[WHAT IS NEEDED] From the records below, transcribe only the lines running from the one with "set -euo pipefail" through the one with "The first run completed without violations.". Keep both of those end lines.

[Data items]
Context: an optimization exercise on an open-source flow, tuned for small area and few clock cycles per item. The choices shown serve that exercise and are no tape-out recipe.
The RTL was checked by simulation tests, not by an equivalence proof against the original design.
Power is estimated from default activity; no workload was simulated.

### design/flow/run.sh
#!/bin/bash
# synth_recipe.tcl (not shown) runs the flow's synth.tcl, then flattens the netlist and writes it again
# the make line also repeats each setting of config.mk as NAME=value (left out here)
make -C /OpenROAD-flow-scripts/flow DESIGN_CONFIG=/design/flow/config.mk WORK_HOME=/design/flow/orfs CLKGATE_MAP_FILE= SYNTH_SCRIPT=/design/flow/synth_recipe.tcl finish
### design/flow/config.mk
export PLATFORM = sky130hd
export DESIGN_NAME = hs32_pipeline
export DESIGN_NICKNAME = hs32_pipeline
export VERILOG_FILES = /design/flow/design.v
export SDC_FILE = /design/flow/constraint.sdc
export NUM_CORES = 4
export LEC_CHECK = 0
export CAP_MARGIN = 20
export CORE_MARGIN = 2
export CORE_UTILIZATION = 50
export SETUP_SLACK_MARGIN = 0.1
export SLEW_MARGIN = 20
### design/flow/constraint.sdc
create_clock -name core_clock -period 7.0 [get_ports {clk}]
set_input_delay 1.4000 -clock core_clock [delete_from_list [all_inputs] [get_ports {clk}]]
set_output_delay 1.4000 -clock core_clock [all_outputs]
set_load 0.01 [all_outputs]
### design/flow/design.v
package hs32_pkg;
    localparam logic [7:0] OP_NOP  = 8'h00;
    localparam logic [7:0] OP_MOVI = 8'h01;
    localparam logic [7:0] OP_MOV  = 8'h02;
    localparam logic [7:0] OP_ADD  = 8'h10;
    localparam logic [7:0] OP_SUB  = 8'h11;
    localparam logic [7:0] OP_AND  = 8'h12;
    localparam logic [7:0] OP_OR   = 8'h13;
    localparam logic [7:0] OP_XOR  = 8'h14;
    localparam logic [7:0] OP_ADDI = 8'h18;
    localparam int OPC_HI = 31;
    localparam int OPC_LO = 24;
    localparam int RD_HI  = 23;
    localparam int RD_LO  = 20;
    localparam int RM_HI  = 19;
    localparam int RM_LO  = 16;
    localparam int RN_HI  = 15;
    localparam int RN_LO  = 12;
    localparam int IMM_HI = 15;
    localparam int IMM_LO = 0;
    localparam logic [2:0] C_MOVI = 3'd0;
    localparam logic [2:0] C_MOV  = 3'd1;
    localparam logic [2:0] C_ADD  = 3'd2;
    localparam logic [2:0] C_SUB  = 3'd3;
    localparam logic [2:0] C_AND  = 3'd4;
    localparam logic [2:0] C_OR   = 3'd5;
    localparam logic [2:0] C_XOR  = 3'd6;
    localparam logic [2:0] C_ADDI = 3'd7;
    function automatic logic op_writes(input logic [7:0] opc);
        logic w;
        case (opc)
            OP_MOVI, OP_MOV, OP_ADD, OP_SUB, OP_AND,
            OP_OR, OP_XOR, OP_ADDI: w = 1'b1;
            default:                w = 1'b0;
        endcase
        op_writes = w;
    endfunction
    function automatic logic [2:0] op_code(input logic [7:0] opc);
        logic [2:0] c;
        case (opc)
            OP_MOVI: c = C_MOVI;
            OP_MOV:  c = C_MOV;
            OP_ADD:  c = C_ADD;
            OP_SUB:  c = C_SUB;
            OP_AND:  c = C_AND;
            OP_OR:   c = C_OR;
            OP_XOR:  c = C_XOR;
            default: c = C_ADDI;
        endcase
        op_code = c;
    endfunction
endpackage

==

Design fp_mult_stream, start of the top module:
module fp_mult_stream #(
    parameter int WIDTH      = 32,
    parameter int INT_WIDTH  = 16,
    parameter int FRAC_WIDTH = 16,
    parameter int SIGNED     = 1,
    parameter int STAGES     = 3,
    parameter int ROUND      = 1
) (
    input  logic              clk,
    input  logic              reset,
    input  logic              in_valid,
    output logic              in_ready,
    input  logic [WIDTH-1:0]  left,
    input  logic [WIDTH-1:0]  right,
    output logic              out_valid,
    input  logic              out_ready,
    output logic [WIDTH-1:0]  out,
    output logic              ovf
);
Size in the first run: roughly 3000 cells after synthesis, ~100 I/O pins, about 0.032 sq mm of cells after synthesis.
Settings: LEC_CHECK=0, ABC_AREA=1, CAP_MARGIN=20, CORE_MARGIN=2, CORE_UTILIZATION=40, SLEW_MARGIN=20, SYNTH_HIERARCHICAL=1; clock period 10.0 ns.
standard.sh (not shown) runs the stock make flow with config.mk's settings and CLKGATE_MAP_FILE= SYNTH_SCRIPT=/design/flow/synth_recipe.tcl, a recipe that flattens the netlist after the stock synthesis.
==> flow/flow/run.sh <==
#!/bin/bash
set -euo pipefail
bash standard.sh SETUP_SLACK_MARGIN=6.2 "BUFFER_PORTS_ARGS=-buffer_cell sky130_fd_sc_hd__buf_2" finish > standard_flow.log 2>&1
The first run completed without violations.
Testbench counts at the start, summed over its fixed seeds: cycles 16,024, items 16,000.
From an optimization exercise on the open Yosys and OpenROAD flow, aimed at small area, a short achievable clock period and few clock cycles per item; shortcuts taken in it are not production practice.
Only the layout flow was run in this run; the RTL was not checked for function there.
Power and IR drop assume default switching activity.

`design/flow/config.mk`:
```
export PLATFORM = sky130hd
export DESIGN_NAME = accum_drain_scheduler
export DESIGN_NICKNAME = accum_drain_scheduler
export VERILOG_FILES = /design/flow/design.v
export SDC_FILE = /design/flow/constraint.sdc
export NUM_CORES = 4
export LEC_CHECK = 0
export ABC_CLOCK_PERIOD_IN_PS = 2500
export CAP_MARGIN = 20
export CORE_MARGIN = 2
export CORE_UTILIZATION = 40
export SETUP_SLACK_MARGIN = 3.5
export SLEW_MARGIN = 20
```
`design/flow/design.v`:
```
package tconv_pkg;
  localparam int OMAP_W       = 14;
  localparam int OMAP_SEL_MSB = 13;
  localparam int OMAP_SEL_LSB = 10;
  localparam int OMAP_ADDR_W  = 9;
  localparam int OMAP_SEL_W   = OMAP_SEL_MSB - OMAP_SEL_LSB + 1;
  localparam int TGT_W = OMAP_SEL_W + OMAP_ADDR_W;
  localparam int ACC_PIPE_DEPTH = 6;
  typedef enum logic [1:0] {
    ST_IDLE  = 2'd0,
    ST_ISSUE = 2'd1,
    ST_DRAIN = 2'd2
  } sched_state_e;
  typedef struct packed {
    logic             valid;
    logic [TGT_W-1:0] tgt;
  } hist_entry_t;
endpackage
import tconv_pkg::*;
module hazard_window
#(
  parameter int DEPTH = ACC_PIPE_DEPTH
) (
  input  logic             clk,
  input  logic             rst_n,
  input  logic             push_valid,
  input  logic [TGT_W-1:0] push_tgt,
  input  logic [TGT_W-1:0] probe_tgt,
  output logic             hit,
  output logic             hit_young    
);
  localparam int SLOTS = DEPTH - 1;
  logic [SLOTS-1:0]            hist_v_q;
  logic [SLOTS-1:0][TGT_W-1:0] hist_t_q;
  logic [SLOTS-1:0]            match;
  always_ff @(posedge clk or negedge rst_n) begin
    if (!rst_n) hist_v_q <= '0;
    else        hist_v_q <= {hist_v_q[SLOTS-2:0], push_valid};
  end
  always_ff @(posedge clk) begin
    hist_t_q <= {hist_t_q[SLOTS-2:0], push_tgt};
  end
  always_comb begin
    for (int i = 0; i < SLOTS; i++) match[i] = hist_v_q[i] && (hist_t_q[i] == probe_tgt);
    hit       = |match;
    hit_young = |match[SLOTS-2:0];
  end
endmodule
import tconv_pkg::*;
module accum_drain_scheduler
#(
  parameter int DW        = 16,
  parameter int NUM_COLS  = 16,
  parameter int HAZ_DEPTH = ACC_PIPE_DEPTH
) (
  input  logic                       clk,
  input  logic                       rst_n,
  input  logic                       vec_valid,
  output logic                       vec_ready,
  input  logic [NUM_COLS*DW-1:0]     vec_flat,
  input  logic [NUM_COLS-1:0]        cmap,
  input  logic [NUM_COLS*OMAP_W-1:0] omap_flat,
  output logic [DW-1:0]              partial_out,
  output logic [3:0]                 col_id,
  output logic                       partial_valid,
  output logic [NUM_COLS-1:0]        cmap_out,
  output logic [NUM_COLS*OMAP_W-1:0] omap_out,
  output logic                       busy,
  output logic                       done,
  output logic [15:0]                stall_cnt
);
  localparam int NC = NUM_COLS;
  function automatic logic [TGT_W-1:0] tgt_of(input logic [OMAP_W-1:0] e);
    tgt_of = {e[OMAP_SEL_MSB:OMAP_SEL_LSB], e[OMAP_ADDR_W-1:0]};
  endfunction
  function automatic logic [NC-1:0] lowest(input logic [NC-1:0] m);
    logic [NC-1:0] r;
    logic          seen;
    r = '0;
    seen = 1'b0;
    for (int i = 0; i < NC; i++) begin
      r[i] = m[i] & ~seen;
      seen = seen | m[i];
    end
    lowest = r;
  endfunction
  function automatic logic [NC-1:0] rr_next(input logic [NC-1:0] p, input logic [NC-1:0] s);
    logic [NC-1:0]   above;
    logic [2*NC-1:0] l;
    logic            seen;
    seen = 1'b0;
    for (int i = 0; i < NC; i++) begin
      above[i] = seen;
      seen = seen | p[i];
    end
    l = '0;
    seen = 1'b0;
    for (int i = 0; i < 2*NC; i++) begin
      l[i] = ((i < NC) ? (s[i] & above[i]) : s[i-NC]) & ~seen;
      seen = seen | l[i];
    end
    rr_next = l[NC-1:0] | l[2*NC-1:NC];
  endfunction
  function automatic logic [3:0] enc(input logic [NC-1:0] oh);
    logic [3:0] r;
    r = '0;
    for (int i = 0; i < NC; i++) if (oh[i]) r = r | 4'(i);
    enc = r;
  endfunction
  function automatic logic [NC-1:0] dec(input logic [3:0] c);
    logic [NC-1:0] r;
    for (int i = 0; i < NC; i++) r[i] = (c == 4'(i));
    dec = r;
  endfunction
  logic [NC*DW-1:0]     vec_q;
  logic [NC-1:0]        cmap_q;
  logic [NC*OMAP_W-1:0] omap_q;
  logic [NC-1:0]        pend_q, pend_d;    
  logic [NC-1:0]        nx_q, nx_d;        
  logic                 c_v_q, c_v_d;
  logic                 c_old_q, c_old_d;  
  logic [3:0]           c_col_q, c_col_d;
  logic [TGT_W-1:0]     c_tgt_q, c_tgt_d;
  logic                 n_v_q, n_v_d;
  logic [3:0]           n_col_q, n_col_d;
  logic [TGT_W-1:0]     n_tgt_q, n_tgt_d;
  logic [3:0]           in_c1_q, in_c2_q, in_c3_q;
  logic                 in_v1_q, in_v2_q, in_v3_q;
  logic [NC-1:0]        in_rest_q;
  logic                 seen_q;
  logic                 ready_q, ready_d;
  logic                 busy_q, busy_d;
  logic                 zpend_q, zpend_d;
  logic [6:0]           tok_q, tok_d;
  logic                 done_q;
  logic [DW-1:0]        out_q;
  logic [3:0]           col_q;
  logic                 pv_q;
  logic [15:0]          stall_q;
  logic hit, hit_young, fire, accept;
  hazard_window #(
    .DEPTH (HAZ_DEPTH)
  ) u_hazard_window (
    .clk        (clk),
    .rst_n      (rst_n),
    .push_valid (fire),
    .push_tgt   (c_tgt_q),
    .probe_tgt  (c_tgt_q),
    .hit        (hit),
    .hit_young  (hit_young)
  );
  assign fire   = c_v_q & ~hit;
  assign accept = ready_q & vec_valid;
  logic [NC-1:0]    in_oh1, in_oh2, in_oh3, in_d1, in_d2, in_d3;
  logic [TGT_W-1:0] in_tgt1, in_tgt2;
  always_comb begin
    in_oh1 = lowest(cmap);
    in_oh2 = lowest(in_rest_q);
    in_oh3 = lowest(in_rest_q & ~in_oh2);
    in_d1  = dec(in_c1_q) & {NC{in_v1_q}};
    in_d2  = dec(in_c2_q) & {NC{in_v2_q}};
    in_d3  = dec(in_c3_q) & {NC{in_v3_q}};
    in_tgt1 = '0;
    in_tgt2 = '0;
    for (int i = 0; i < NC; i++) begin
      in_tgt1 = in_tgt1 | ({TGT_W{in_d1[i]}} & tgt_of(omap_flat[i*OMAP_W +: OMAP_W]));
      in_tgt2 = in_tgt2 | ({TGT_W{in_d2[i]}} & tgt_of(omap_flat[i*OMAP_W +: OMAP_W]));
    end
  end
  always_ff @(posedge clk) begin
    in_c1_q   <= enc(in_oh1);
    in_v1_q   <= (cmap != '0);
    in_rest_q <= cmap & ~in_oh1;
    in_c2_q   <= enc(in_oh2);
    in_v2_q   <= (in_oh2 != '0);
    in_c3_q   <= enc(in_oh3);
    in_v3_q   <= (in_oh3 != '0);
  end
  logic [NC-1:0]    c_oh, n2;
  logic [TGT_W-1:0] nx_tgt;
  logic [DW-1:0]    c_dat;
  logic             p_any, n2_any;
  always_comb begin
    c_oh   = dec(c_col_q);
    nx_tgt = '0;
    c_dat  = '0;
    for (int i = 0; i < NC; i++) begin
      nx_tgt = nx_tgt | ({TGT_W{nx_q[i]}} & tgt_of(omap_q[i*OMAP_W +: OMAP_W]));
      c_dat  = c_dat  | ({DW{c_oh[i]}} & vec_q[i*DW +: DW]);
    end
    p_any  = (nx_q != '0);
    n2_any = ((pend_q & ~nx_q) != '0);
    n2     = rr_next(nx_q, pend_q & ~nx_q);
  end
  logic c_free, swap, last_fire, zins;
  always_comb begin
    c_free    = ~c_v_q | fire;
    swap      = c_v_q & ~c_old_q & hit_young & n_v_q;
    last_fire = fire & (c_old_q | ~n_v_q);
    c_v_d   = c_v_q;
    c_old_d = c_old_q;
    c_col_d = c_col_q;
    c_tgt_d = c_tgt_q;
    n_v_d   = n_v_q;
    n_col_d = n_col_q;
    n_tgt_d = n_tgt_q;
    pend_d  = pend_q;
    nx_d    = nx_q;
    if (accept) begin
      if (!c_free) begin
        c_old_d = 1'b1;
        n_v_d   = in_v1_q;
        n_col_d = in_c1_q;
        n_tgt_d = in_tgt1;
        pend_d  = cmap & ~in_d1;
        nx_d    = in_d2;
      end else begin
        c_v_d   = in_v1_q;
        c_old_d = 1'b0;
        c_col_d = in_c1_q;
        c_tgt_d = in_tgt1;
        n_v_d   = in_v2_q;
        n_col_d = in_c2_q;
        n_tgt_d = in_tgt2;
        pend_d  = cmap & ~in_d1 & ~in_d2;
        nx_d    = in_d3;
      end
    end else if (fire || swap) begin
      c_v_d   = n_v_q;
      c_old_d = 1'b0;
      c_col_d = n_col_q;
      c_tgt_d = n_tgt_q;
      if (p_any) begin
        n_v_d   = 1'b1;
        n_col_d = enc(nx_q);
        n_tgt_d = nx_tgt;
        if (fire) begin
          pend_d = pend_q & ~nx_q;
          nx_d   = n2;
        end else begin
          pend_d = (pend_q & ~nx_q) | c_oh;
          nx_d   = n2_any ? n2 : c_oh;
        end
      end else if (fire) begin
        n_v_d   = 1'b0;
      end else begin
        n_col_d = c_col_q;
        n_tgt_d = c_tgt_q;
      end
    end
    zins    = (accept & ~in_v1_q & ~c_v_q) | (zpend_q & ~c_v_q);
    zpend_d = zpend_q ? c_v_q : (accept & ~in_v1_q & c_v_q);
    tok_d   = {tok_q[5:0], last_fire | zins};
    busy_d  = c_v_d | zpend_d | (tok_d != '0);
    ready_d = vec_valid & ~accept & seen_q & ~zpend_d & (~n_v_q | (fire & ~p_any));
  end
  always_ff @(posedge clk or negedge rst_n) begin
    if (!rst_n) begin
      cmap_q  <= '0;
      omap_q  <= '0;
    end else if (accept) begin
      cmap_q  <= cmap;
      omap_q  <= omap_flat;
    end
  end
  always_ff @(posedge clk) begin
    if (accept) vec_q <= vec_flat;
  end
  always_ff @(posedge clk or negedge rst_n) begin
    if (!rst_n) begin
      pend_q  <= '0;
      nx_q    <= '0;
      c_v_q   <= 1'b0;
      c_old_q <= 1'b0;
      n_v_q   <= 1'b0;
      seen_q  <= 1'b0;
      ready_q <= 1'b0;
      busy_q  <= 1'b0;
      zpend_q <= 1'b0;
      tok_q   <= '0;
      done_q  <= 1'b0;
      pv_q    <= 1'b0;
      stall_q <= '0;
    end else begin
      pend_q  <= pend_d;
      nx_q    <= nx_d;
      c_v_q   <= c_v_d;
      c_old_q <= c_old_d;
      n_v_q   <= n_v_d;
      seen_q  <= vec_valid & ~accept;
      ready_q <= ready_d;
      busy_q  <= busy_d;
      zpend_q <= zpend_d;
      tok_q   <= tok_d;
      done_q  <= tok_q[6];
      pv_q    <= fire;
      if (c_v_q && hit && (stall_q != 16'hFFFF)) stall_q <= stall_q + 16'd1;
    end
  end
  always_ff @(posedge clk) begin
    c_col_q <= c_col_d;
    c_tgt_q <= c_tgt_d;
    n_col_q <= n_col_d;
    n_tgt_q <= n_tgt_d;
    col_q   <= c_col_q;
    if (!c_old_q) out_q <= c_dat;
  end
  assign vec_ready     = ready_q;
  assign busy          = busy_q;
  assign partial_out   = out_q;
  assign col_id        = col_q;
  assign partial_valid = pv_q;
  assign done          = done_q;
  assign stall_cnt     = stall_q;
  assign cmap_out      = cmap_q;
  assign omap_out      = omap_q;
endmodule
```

[RESULT OF THE EXERCISE]
set -euo pipefail
bash standard.sh SETUP_SLACK_MARGIN=6.2 "BUFFER_PORTS_ARGS=-buffer_cell sky130_fd_sc_hd__buf_2" finish > standard_flow.log 2>&1
The first run completed without violations.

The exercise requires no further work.